▸ PROBLEM STATEMENT:
Restate verbatim the span of lines below between the line with "-- worst reg2reg" and the line with "3_3_place_gp: 230 /", including those two lines, and only that span.

BEGIN DATA FOR REVIEW

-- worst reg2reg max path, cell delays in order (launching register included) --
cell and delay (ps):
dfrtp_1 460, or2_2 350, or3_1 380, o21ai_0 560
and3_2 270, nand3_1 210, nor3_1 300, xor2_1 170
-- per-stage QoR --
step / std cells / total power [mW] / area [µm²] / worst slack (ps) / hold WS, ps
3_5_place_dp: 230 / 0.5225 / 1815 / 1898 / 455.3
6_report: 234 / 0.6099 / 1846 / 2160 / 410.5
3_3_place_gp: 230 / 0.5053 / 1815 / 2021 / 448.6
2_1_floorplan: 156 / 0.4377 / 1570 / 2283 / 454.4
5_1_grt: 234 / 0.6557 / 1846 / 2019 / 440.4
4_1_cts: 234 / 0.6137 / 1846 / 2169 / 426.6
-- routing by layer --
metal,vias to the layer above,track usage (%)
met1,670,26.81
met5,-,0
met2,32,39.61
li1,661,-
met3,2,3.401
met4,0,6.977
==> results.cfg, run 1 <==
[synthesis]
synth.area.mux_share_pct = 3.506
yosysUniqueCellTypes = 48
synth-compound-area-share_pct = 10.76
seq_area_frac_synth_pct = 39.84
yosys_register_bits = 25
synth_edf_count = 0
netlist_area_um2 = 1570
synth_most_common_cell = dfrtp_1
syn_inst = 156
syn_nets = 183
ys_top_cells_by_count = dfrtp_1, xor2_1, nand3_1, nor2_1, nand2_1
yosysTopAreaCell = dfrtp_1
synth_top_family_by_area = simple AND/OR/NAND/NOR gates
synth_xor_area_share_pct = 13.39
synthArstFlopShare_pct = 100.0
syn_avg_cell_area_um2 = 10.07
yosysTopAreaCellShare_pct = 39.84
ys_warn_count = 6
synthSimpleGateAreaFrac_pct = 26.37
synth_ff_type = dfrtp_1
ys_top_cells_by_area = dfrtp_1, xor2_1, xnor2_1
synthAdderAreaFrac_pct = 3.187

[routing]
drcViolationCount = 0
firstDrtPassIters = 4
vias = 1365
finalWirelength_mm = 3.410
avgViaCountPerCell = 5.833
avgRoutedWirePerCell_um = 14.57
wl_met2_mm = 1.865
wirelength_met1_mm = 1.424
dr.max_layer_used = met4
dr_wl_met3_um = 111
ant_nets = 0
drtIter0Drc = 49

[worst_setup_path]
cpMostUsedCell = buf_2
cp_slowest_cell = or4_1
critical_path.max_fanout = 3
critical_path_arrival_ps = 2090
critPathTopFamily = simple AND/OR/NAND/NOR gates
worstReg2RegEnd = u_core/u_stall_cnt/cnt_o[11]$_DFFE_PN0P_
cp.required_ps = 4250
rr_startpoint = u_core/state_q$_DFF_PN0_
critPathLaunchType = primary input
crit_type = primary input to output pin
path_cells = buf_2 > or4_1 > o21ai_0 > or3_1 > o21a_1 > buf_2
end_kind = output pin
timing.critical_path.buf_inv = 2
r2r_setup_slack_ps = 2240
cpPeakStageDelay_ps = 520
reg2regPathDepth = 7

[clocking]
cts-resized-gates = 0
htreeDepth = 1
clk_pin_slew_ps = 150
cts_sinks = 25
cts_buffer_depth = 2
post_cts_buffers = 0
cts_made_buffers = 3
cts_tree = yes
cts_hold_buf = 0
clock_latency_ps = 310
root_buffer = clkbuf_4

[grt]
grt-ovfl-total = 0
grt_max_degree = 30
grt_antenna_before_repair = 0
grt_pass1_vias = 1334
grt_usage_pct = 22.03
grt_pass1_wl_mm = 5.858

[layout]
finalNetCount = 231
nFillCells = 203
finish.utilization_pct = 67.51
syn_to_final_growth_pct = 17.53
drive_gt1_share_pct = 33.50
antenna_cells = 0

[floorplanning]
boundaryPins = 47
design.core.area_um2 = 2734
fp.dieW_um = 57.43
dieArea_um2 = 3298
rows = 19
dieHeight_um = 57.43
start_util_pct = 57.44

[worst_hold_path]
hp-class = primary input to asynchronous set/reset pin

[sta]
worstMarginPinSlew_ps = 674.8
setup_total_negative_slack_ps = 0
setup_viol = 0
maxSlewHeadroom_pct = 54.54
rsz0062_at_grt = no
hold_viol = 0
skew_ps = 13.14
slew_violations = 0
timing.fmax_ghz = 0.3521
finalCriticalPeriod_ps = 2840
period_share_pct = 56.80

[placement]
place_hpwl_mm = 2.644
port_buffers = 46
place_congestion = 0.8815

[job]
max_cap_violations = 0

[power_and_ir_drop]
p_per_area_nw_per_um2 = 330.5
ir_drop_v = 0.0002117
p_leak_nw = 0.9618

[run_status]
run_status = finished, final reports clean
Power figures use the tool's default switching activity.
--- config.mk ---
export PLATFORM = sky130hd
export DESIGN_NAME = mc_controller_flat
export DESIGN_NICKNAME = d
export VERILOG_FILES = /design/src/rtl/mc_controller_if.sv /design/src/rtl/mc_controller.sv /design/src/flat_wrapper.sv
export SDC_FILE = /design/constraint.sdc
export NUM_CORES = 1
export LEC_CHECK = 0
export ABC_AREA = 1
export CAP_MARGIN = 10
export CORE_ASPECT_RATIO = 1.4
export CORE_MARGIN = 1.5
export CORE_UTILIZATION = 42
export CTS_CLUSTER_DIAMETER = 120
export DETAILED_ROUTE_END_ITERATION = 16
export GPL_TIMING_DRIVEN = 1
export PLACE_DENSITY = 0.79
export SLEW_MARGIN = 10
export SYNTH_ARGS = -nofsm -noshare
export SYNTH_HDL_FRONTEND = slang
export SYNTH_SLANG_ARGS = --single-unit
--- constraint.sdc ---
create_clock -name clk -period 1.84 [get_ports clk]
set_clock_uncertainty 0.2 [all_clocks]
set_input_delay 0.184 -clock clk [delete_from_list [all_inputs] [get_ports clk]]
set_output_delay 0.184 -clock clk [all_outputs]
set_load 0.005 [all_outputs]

END DATA FOR REVIEW
BEGIN DATA FOR REVIEW

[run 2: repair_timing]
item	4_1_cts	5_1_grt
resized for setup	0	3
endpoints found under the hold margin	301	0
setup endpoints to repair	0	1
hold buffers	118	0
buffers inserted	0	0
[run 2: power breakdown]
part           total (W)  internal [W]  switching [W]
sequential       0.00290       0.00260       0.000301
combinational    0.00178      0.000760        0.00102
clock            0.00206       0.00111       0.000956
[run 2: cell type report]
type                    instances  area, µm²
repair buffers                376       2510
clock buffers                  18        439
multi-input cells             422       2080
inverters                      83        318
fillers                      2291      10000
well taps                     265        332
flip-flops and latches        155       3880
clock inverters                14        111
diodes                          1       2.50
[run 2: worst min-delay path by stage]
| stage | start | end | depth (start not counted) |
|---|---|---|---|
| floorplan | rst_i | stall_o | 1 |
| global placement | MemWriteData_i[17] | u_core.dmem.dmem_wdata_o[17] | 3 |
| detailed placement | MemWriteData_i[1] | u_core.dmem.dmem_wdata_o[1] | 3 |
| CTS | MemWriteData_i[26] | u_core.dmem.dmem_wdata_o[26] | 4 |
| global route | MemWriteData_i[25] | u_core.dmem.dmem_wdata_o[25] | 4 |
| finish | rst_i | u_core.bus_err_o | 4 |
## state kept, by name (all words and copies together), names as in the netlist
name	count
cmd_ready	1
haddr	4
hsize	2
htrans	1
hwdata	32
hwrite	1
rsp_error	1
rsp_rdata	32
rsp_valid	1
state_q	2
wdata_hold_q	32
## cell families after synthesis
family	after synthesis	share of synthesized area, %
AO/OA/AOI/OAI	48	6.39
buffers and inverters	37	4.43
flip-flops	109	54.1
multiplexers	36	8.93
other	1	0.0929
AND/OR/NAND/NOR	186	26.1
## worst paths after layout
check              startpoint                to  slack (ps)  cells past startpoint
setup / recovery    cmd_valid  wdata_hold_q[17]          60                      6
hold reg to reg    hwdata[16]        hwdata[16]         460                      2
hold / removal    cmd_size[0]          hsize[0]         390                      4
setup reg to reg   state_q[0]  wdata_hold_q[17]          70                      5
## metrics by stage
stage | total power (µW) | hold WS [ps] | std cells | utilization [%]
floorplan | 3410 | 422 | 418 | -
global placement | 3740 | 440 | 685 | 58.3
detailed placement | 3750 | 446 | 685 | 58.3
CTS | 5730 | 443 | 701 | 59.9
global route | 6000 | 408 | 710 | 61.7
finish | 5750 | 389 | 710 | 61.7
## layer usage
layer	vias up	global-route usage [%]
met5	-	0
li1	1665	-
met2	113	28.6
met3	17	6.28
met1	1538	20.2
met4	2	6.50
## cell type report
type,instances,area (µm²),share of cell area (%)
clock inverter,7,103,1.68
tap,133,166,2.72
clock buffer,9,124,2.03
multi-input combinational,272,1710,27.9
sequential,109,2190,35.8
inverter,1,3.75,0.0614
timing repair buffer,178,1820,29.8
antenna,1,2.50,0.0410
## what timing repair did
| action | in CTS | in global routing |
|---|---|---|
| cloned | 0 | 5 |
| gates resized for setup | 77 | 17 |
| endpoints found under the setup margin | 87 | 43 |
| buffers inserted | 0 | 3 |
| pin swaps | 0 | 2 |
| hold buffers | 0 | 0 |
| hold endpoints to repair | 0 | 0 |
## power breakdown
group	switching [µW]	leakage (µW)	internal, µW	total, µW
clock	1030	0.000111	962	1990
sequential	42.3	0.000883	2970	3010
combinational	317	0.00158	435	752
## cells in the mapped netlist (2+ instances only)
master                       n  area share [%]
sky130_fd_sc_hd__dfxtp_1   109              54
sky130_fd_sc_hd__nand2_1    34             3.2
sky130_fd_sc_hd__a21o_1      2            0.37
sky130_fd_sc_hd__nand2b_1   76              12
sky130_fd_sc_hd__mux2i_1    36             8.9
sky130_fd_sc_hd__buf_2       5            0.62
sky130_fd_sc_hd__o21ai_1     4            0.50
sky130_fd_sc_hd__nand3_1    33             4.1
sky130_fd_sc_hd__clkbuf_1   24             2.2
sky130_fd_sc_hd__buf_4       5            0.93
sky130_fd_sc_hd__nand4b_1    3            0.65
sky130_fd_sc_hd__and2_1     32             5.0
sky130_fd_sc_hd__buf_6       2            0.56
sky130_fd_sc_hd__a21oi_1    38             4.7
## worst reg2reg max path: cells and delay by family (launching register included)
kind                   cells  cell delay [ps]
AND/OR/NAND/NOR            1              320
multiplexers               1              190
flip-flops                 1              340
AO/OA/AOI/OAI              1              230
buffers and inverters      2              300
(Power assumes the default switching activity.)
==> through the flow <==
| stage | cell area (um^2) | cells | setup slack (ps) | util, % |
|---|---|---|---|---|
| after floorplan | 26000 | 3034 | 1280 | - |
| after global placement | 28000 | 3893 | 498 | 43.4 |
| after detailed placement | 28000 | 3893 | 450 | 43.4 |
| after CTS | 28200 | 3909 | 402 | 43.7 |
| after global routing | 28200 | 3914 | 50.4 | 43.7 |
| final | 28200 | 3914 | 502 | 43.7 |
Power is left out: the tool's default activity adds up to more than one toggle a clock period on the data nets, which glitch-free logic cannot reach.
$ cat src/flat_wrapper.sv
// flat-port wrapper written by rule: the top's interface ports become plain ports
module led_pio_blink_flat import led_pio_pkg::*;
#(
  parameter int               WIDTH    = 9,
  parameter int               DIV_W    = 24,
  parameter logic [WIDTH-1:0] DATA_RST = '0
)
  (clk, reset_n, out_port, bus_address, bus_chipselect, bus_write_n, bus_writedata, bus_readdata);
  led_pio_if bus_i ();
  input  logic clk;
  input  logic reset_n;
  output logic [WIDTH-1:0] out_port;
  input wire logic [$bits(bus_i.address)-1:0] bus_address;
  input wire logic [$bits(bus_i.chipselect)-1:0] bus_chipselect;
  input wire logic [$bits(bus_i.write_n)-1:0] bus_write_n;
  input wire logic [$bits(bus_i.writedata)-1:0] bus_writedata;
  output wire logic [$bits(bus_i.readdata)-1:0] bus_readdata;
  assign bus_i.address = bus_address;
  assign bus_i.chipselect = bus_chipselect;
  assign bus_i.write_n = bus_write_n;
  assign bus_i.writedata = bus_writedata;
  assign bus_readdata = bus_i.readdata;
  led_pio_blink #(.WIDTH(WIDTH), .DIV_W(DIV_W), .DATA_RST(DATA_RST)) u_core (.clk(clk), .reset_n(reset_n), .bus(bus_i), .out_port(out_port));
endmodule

END DATA FOR REVIEW

▸ EXERCISE OUTPUT:
-- worst reg2reg max path, cell delays in order (launching register included) --
cell and delay (ps):
dfrtp_1 460, or2_2 350, or3_1 380, o21ai_0 560
and3_2 270, nand3_1 210, nor3_1 300, xor2_1 170
-- per-stage QoR --
step / std cells / total power [mW] / area [µm²] / worst slack (ps) / hold WS, ps
3_5_place_dp: 230 / 0.5225 / 1815 / 1898 / 455.3
6_report: 234 / 0.6099 / 1846 / 2160 / 410.5
3_3_place_gp: 230 / 0.5053 / 1815 / 2021 / 448.6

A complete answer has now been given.